オーナー自ら操るという選択肢 幽霊のように舞うロールス・ロイス「ゴースト」
細めの大径ハンドルを握り、ギアを「D」レンジに入れて発進させる。その巨体に似合わず、1ミリ程度の微細なアクセルワークも確実に加速につながるほど繊細に動くのだが、かといって過敏な印象は全く受けない。ジェントルに伸び上がる加速感はもちろん、上り坂でも意のままに操れる力強いトルク、ハンドル操作に忠実なダイレクトな走行感など、これまで経験したことのない極上のドライブフィールに一瞬で心を奪われてしまった。

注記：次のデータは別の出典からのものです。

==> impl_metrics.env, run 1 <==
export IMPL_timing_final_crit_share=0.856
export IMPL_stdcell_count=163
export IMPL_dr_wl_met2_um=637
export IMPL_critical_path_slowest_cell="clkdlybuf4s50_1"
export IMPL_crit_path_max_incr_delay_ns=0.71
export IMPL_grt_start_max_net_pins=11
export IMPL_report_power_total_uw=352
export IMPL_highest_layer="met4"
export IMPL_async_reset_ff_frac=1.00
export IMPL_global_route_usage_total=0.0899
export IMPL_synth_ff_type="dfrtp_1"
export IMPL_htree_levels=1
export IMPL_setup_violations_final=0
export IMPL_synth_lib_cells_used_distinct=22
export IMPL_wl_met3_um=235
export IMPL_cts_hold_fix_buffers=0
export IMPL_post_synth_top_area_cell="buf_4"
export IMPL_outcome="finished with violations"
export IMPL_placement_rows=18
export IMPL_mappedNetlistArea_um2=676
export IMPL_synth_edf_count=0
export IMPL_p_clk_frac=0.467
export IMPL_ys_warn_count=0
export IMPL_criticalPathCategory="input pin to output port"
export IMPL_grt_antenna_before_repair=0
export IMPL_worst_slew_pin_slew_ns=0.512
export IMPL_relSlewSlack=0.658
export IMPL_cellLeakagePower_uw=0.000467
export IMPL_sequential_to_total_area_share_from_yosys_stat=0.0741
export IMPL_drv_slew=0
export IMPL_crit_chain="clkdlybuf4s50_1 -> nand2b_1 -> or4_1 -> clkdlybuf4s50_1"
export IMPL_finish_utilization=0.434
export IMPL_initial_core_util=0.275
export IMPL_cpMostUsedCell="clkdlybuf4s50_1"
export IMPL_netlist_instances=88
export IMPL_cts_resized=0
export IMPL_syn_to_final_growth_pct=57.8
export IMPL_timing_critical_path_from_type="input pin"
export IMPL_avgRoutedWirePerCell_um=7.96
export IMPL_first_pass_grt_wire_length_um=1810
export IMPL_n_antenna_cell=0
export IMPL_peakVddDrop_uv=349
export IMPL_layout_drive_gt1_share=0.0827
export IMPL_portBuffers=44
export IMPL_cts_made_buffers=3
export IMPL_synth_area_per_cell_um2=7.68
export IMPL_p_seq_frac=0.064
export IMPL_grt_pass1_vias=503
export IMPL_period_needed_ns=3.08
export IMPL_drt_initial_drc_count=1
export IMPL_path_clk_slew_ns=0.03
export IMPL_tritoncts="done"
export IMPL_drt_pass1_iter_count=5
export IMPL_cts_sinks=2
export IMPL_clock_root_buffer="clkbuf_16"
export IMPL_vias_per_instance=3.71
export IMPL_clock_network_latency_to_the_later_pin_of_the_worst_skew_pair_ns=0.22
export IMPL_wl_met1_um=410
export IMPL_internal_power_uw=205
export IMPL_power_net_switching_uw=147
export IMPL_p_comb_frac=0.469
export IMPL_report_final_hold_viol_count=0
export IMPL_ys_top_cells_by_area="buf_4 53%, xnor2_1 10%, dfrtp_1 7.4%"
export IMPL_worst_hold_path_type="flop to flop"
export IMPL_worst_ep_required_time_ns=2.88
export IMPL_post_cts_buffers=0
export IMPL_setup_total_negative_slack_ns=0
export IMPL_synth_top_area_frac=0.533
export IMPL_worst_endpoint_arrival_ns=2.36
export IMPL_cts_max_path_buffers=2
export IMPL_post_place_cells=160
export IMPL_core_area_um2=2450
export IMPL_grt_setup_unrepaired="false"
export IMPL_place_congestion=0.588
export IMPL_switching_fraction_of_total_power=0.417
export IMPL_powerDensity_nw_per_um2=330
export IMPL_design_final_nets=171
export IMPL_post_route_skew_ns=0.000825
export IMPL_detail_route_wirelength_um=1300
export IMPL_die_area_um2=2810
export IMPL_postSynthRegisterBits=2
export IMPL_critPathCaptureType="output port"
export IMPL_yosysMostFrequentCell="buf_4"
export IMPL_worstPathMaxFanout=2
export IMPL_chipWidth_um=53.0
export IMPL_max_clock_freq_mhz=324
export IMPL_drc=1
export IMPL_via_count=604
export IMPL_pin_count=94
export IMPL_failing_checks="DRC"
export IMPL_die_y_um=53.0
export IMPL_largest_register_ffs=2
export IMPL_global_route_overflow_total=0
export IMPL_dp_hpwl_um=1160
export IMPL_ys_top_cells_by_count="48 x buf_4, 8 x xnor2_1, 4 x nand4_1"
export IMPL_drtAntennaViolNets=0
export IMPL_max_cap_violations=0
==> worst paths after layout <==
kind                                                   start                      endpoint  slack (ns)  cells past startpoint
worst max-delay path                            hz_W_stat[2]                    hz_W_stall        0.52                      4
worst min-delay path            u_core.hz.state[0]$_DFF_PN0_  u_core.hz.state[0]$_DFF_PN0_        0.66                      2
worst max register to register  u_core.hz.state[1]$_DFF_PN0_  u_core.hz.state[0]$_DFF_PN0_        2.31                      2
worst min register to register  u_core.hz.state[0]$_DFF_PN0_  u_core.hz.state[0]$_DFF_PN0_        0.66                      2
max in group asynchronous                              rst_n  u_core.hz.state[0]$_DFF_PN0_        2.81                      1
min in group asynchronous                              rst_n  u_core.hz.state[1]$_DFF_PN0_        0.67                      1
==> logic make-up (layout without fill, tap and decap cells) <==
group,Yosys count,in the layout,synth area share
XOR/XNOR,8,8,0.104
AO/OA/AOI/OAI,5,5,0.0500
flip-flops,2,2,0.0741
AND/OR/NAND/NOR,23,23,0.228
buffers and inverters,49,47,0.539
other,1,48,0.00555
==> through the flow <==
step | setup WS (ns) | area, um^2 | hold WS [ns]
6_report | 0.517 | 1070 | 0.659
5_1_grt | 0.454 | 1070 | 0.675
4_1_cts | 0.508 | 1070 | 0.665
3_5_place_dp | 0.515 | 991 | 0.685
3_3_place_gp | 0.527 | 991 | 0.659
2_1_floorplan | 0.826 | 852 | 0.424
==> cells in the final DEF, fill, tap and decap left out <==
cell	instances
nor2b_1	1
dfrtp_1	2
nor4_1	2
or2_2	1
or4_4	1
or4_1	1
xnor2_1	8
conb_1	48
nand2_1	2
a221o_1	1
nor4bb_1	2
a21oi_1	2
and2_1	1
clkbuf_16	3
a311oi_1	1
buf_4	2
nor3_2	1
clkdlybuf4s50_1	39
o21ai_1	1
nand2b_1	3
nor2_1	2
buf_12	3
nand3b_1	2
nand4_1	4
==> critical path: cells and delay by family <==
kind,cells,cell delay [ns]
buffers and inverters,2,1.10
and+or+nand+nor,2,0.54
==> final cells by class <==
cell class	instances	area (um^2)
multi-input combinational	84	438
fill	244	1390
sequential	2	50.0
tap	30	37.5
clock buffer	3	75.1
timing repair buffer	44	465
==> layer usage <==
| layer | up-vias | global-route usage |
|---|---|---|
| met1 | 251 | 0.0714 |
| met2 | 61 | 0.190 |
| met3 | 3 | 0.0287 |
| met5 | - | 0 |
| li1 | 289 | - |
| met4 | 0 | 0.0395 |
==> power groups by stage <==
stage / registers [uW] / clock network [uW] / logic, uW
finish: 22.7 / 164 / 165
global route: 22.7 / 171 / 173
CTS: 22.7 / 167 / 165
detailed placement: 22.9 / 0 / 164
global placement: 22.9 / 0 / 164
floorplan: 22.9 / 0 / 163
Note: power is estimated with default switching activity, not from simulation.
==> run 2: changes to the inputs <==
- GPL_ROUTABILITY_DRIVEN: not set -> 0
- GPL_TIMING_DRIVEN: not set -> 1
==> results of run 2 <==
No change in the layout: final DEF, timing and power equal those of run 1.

ブラック・バッジは先述の通り、自ら運転する楽しさを訴求するハイパフォーマンスモデルである。0-100キロ加速は驚愕の4.8秒、最高速度250キロというスペックを見れば性能の高さは一目瞭然。高いコントロール性をもたらす21インチの低扁平&極太タイヤを履き、ホイールの外周にはカーボンを採用するこだわりようだ。アクセルを踏み込めばV12エンジンが躍動して瞬時に法定速度に達してしまう。これに8速ATと高性能ブレーキが組み合わされ、大型サルーンに似合わぬパワフルかつ俊敏な走りを披露する。圧倒的な動力性能はもはやスポーツカー並みだ。それなのに、どれだけ速く走ってもエンジンは低い音をかすかに立てる程度で、キャビンには常に優雅で快適な空気が流れている。試しに高速道で窓を開けた瞬間に「ゴーッ!」と風を巻き込む轟音が耳を貫いた。「外はこんなにうるさかったのか!」-。外界と車内空間を真っ二つに切り離すゴーストの高い静粛性には、もはや脱帽するしかない。

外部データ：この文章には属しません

File: config.mk
export PLATFORM = sky130hd
export DESIGN_NAME = fp_int_mul_sched
export DESIGN_NICKNAME = d
export VERILOG_FILES = /design/src/rtl/fp_int_mul_sched.sv
export SDC_FILE = /design/constraint.sdc
export NUM_CORES = 1
export LEC_CHECK = 0
export ABC_AREA = 0
export BUFFER_PORTS_ARGS = -buffer_cell sky130_fd_sc_hd__clkbuf_2
export CELL_PAD_IN_SITES_DETAIL_PLACEMENT = 0
export CELL_PAD_IN_SITES_GLOBAL_PLACEMENT = 1
export CORE_MARGIN = 2
export CORE_UTILIZATION = 36
export CTS_CLUSTER_DIAMETER = 30
export DETAILED_ROUTE_END_ITERATION = 10
export PLACE_DENSITY_LB_ADDON = 0.1
export SKIP_LAST_GASP = 1
export SYNTH_ARGS = -nofsm -noshare
export SYNTH_HDL_FRONTEND = slang
export SYNTH_SLANG_ARGS = --single-unit
File: constraint.sdc
create_clock -name clk -period 4.2 [get_ports clk]
set_input_delay 0.21 -clock clk [delete_from_list [all_inputs] [get_ports clk]]
set_output_delay 0.21 -clock clk [all_outputs]
set_load 0.01 [all_outputs]
File: src/rtl/fp_int_mul_sched.sv
// Sequencer in front of the bit-serial fp16 x intN multiplier: programs precision,
// then streams each weight MSB-first while holding its activation, and counts products.
module fp_int_mul_sched #(
  parameter int ACT_WIDTH = 16,
  parameter int W_MAX     = 8,
  parameter int LEN_WIDTH = 16
) (
  input  logic                 clk,
  input  logic                 rst,
  input  logic                 cfg_valid,
  output logic                 cfg_ready,
  input  logic [3:0]           cfg_precision,
  input  logic [LEN_WIDTH-1:0] cfg_len,
  input  logic                 in_valid,
  output logic                 in_ready,
  input  logic [ACT_WIDTH-1:0] in_act,
  input  logic [W_MAX-1:0]     in_w,
  output logic [ACT_WIDTH-1:0] mul_act,
  output logic                 mul_w,
  output logic                 mul_valid,
  output logic                 mul_set,
  output logic [3:0]           mul_precision,
  input  logic                 mul_start_acc,
  output logic                 busy,
  output logic                 done,
  output logic [LEN_WIDTH-1:0] done_count
);
  localparam int K_W = (W_MAX > 2) ? $clog2(W_MAX) : 1;

  typedef enum logic [2:0] {
    S_IDLE   = 3'd0,
    S_SET    = 3'd1,
    S_LOAD   = 3'd2,
    S_STREAM = 3'd3,
    S_DRAIN  = 3'd4,
    S_DONE   = 3'd5
  } state_e;

  state_e               state_q, state_d;
  logic [3:0]           prec_q, prec_d;
  logic [LEN_WIDTH-1:0] len_q, len_d;
  logic [LEN_WIDTH-1:0] issued_q, issued_d;
  logic [LEN_WIDTH-1:0] cnt_q, cnt_d;
  logic [ACT_WIDTH-1:0] act_q, act_d;
  logic [W_MAX-1:0]     w_q, w_d;
  logic [K_W-1:0]       k_q, k_d;

  logic                 cfg_ready_q, cfg_ready_d;
  logic                 in_ready_q, in_ready_d;
  logic                 mul_w_q, mul_w_d;
  logic                 mul_valid_q, mul_valid_d;
  logic                 mul_set_q, mul_set_d;
  logic [3:0]           mul_prec_q, mul_prec_d;
  logic                 busy_q, busy_d;
  logic                 done_q, done_d;

  logic                 cfg_hs_s, in_hs_s, last_bit_s, count_en_s;

  function automatic logic [3:0] clamp_prec(input logic [3:0] p);
    if (p < 4'd2) begin
      clamp_prec = 4'd2;
    end else if (p > 4'(W_MAX)) begin
      clamp_prec = 4'(W_MAX);
    end else begin
      clamp_prec = p;
    end
  endfunction

  // State and datapath registers
  always_ff @(posedge clk or posedge rst) begin
    if (rst) begin
      state_q  <= S_IDLE;
      prec_q   <= 4'd0;
      len_q    <= {LEN_WIDTH{1'b0}};
      issued_q <= {LEN_WIDTH{1'b0}};
      cnt_q    <= {LEN_WIDTH{1'b0}};
      act_q    <= {ACT_WIDTH{1'b0}};
      w_q      <= {W_MAX{1'b0}};
      k_q      <= {K_W{1'b0}};
    end else begin
      state_q  <= state_d;
      prec_q   <= prec_d;
      len_q    <= len_d;
      issued_q <= issued_d;
      cnt_q    <= cnt_d;
      act_q    <= act_d;
      w_q      <= w_d;
      k_q      <= k_d;
    end
  end

  // Next-state, operand latching and product counting
  always_comb begin
    state_d    = state_q;
    prec_d     = prec_q;
    len_d      = len_q;
    issued_d   = issued_q;
    act_d      = act_q;
    w_d        = w_q;
    k_d        = k_q;
    cfg_hs_s   = cfg_valid & cfg_ready_q;
    in_hs_s    = in_valid & in_ready_q;
    last_bit_s = (k_q == {K_W{1'b0}});
    count_en_s = mul_start_acc &
                 ((state_q == S_STREAM) || (state_q == S_LOAD) || (state_q == S_DRAIN));

    if (count_en_s) begin
      cnt_d = cnt_q + LEN_WIDTH'(1);
    end else begin
      cnt_d = cnt_q;
    end

    case (state_q)
      S_IDLE: begin
        if (cfg_hs_s) begin
          prec_d   = clamp_prec(cfg_precision);
          len_d    = cfg_len;
          issued_d = {LEN_WIDTH{1'b0}};
          cnt_d    = {LEN_WIDTH{1'b0}};
          if (cfg_len == {LEN_WIDTH{1'b0}}) begin
            state_d = S_DONE;
          end else begin
            state_d = S_SET;
          end
        end else begin
          state_d = S_IDLE;
        end
      end
      S_SET: state_d = S_LOAD;
      S_LOAD: begin
        if (in_hs_s) begin
          state_d = S_STREAM;
        end else begin
          state_d = S_LOAD;
        end
      end
      S_STREAM: begin
        if (!last_bit_s) begin
          k_d     = k_q - K_W'(1);
          state_d = S_STREAM;
        end else if (issued_q == len_q) begin
          state_d = S_DRAIN;
        end else if (in_hs_s) begin
          state_d = S_STREAM;
        end else begin
          state_d = S_LOAD;
        end
      end
      S_DRAIN: begin
        if (cnt_q == len_q) begin
          state_d = S_DONE;
        end else begin
          state_d = S_DRAIN;
        end
      end
      S_DONE:  state_d = S_IDLE;
      default: state_d = S_IDLE;
    endcase

    // in_ready is only ever high in LOAD or on a last bit with operands left
    if (in_hs_s) begin
      act_d    = in_act;
      w_d      = in_w;
      k_d      = K_W'(prec_q - 4'd1);
      issued_d = issued_q + LEN_WIDTH'(1);
    end else begin
      issued_d = issued_d;
    end
  end

  // Output values for the next cycle, derived from the next state
  always_comb begin
    cfg_ready_d = (state_d == S_IDLE);
    busy_d      = (state_d != S_IDLE);
    mul_valid_d = (state_d == S_STREAM);
    mul_set_d   = (state_d == S_SET);
    done_d      = (state_d == S_DONE);
    in_ready_d  = (state_d == S_LOAD) ||
                  ((state_d == S_STREAM) && (k_d == {K_W{1'b0}}) && (issued_d < len_d));
    if (state_d == S_STREAM) begin
      mul_w_d = w_d[k_d];
    end else begin
      mul_w_d = mul_w_q;
    end
    if (state_d == S_SET) begin
      mul_prec_d = prec_d;
    end else begin
      mul_prec_d = mul_prec_q;
    end
  end

  // Output registers
  always_ff @(posedge clk or posedge rst) begin
    if (rst) begin
      cfg_ready_q <= 1'b1;
      in_ready_q  <= 1'b0;
      mul_w_q     <= 1'b0;
      mul_valid_q <= 1'b0;
      mul_set_q   <= 1'b0;
      mul_prec_q  <= 4'd0;
      busy_q      <= 1'b0;
      done_q      <= 1'b0;
    end else begin
      cfg_ready_q <= cfg_ready_d;
      in_ready_q  <= in_ready_d;
      mul_w_q     <= mul_w_d;
      mul_valid_q <= mul_valid_d;
      mul_set_q   <= mul_set_d;
      mul_prec_q  <= mul_prec_d;
      busy_q      <= busy_d;
      done_q      <= done_d;
    end
  end

  assign cfg_ready     = cfg_ready_q;
  assign in_ready      = in_ready_q;
  assign mul_act       = act_q;
  assign mul_w         = mul_w_q;
  assign mul_valid     = mul_valid_q;
  assign mul_set       = mul_set_q;
  assign mul_precision = mul_prec_q;
  assign busy          = busy_q;
  assign done          = done_q;
  assign done_count    = cnt_q;

endmodule
==> impl_results.md <==
- Cell taking the most area after synthesis: dfrtp_1
- Clock input transition at the sequential cells of the worst setup and hold paths: 0.07 ns
- Count of cells along the worst hold path: 3
- Vias per Instance: 5.00
- Multi-input gate area: 2460 um2
- Seq cells post-synth: 93
- Share of the clock period used by the worst path after layout: 0.796
- Critical Path Sink Type: flip-flop
- Setup total negative slack: 0 ns
- Initial antenna violation count: 0
- DRC violation count after routing: 0
- TritonCTS Buffers: 9
- Most frequent cells after synthesis: nand2_1, dfrtp_1, xnor2_1
- Post-DP HPWL: 9.54 mm
- Final-stage net count: 676
- Number of flops mapped to enable cells by yosys: 0
- Seq/Total Area, Yosys: 0.470
- CP startpoint kind: flip-flop
- Worst r2r dst: in_ready
- Top-Level Pins: 92
- Hold Buf Count CTS: 0
- Slowest cell on the critical path: buf_4
- Most frequent cell after synthesis: nand2_1
- Summed instance area of the synthesized netlist: 4950 um2
- Post-CTS Setup Bufs: 0
- Post-cts gate resize count: 0
- Hold-critical path endpoint: mul_act[1]
- Core Area: 13300 um2
- Level count of the clock H-tree: 3
- Leftover overflow at the end of global routing: 0
- Max-slew violations: 0
- Via count: 3933
- Async set or reset register ratio after synthesis: 1.00
- Synth warn: 0
- Largest net degree at the start of global routing: 61
- Antenna diode count: 0
- Die Span X: 121 um
- Portion of synthesized cell area occupied by the leading cell type: 0.465
- Root cell of the clock tree: clkbuf_16
- Fmax: 299 MHz
- Required time at the endpoint of the critical path: 4.47 ns
- Post-Syn Nets: 584
- Startpoint of the most critical hold path: in_act[1]
- Wirelength, routed: 12.6 mm
- Number of buffers between clock root and the deepest sink: 2
- Biggest cell delay along the critical path: 0.46 ns
- Post-DRT Antenna Nets: 0
- Signal arrival time at the worst endpoint: 3.61 ns
- Insertion delay of the later-clocked pin in the worst-skew pair: 0.35 ns
- Transition time at the pin with the least slew margin: 1.10 ns
- # Max-Cap Violations: 0
- Count of port buffers added during placement: 91
- Count of final hold-check violations: 0
- Worst-path maximum fanout: 39
- First-pass GRT wire length: 20.4 mm
- Run status: finished clean
- Number of detailed-route iterations in the first pass: 4
- P per Cell Area: 569 nW/um2
- Main area contributors after synthesis: dfrtp_1, nand2_1, xnor2_1
- Starting density of the core: 0.371
- Critical path cell sequence: nor2_2, and4_1, buf_4, a21oi_1, mux2_2, ha_1, and4_1, o2111ai_1, a31oi_1, a2111oi_0, nand2_1, a21oi_1
- Class of the most critical setup path: flip-flop to flip-flop
- Number of global-route vias before repair: 3889
- Height of the die: 121 um
- Initial DRC Count: 256
- P&R area growth vs syn: 19.5%
- Post-Synthesis Mean Instance Area: 9.63 um2
- Worst path buffer plus inverter count: 1
- Delay-heaviest family, CP: simple AND/OR/NAND/NOR gates
- Post-route minimum period: 3.34 ns
- TritonCTS clock tree: built
- Min-Delay Path Class: primary input to flip-flop
- Fraction of layout cells with a size suffix above 1: 0.223
- Most used DFF post-synth: dfrtp_1
- Post-synthesis cell type count: 56
- Area of the die: 14700 um2
- Total track usage: 0.182
- Layout filler cell count: 1363
- Number of cell rows: 42
- Slack of the worst reg-to-reg path: 0.86 ns
- Setup Skew: 0.00654 ns
- Final estimated routing congestion in global placement: 0.846
- Reported leakage power: 2.83 nW
- Unrepaired setup endpoints after global routing: false
- Number of failing setup endpoints in the final timing report: 0
- Fraction of the core area covered by cells at the end of the flow: 0.443
- Number of cell instances on the worst register-to-register path: 12
- Worst vdd ir: 0.206 mV
- Sinks on the clock net: 93
- DR WL/cell: 16.0 um
- Startpoint of the lowest-slack register-to-register path: state_q[1]
- Relative slew margins: 0.268
- Gate count after technology mapping: 514
- Register cell area after layout: 2330 um2
==> cells in the final DEF (no fill, tap or decap), drive strengths merged, types with 8 or more instances in the layout <==
master	Yosys	layout
nand3	24	24
mux2	8	8
xor2	14	14
clkbuf	9	101
dfrtp	92	92
nand4	16	16
o21ai	24	24
a21oi	13	13
nand2	113	113
mux2i	21	21
ha	21	21
nor2	31	31
xnor2	34	34
nor4	8	8
inv	28	28
==> area by class of cell <==
class | instances | area share
Timing Repair Buffer | 96 | 0.0833
Clock inverter | 6 | 0.0121
Inverter | 28 | 0.0180
Tap cell | 176 | 0.0372
Sequential cell | 93 | 0.394
Clock buffer | 10 | 0.0404
Multi-Input combinational cell | 378 | 0.415
==> worst max path at each step <==
stage	start	to	slack (ns)	cells past startpoint
final	state_q[1]	in_ready	0.86	12
after global routing	state_q[1]	in_ready	0.59	12
after CTS	issued_q[2]	in_ready	0.85	14
after detailed placement	issued_q[2]	in_ready	0.87	14
after global placement	state_q[1]	in_ready	0.94	12
after floorplan	in_ready	in_ready	1.24	14
==> power by group <==
group	leakage [nW]	switching, mW	total, mW	internal, mW
Clock	0.145	0.373	0.855	0.482
Combinational	1.50	0.648	1.16	0.511
Sequential	1.18	0.220	1.35	1.13
==> registers in the layout, indices dropped and copies added (netlist names), 3 cells and up <==
name and cells:
done_count 16, issued_q 16, k_q 3, len_q 16, mul_act 16, mul_precision 4, prec_q 4, state_q 3
w_q 8
==> logic make-up (layout without fill, tap and decap cells) <==
logic type / Yosys count / after routing / synth area share
flops: 93 / 93 / 0.470
buf+inv: 43 / 140 / 0.0334
xor+xnor: 48 / 48 / 0.0879
fa+ha+maj: 21 / 21 / 0.0531
mux: 30 / 30 / 0.0690
simple gates: 220 / 220 / 0.212
compound gates: 59 / 59 / 0.0748
==> metal layers <==
metal,vias up,GRT usage,wire length [um]
met2,99,0.277,5600
met3,15,0.0268,503
li1,1953,-,-
met1,1866,0.260,6190
met5,-,0,0
met4,0,0.0783,289
==> worst register-to-register path, cell delays in order (launching register included) <==
cell and delay (ns):
dfrtp_1 0.44, nor2_2 0.23, and4_1 0.28, buf_4 0.46
a21oi_1 0.13, mux2_2 0.31, ha_1 0.31, and4_1 0.22
o2111ai_1 0.11, a31oi_1 0.06, a2111oi_0 0.36, nand2_1 0.14
a21oi_1 0.21
==> through the flow <==
stage	total power, mW	setup WS, ns	hold slack, ns	instances	cell area (um2)
after floorplan	2.13	1.24	0.315	514	4950
after global placement	2.53	0.944	0.400	771	5610
after detailed placement	2.53	0.868	0.405	771	5610
after CTS	3.41	0.854	0.0287	787	5920
after global routing	3.61	0.591	0.0492	787	5920
final	3.37	0.856	0.0428	787	5920
Power figures use the tool's default switching activity.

意外にも車両感覚はつかみやすく、取り回しに難儀する場面も地下駐車場を除けば少なかった。前方はボンネットの先端に立つロールス・ロイスのマスコット「スピリット・オブ・エクスタシー」がいい目印になるし、実は車幅も把握しやすい。試乗前に「さぞかしデカくて走りづらいんだろうなぁ」と緊張していたのがウソのよう。それよりも、むしろ気を使っていたのはゴーストの周りを走るクルマだったのかもしれない。「混雑時の車線変更ってこんなに楽だったっけ?」と感じるほど、ウインカーを出せばすぐに前に入れてくれるのだから。そういえば、車両借り出しの際に英国人の広報担当が「周りがよけてくれるから心配ないですよ!」と緊張をほぐしてくれたのを思い出した。よっぽどの自信がなければそんなセリフは出てこないと思うが、結果的には「まさにおっしゃる通り」だったわけだ。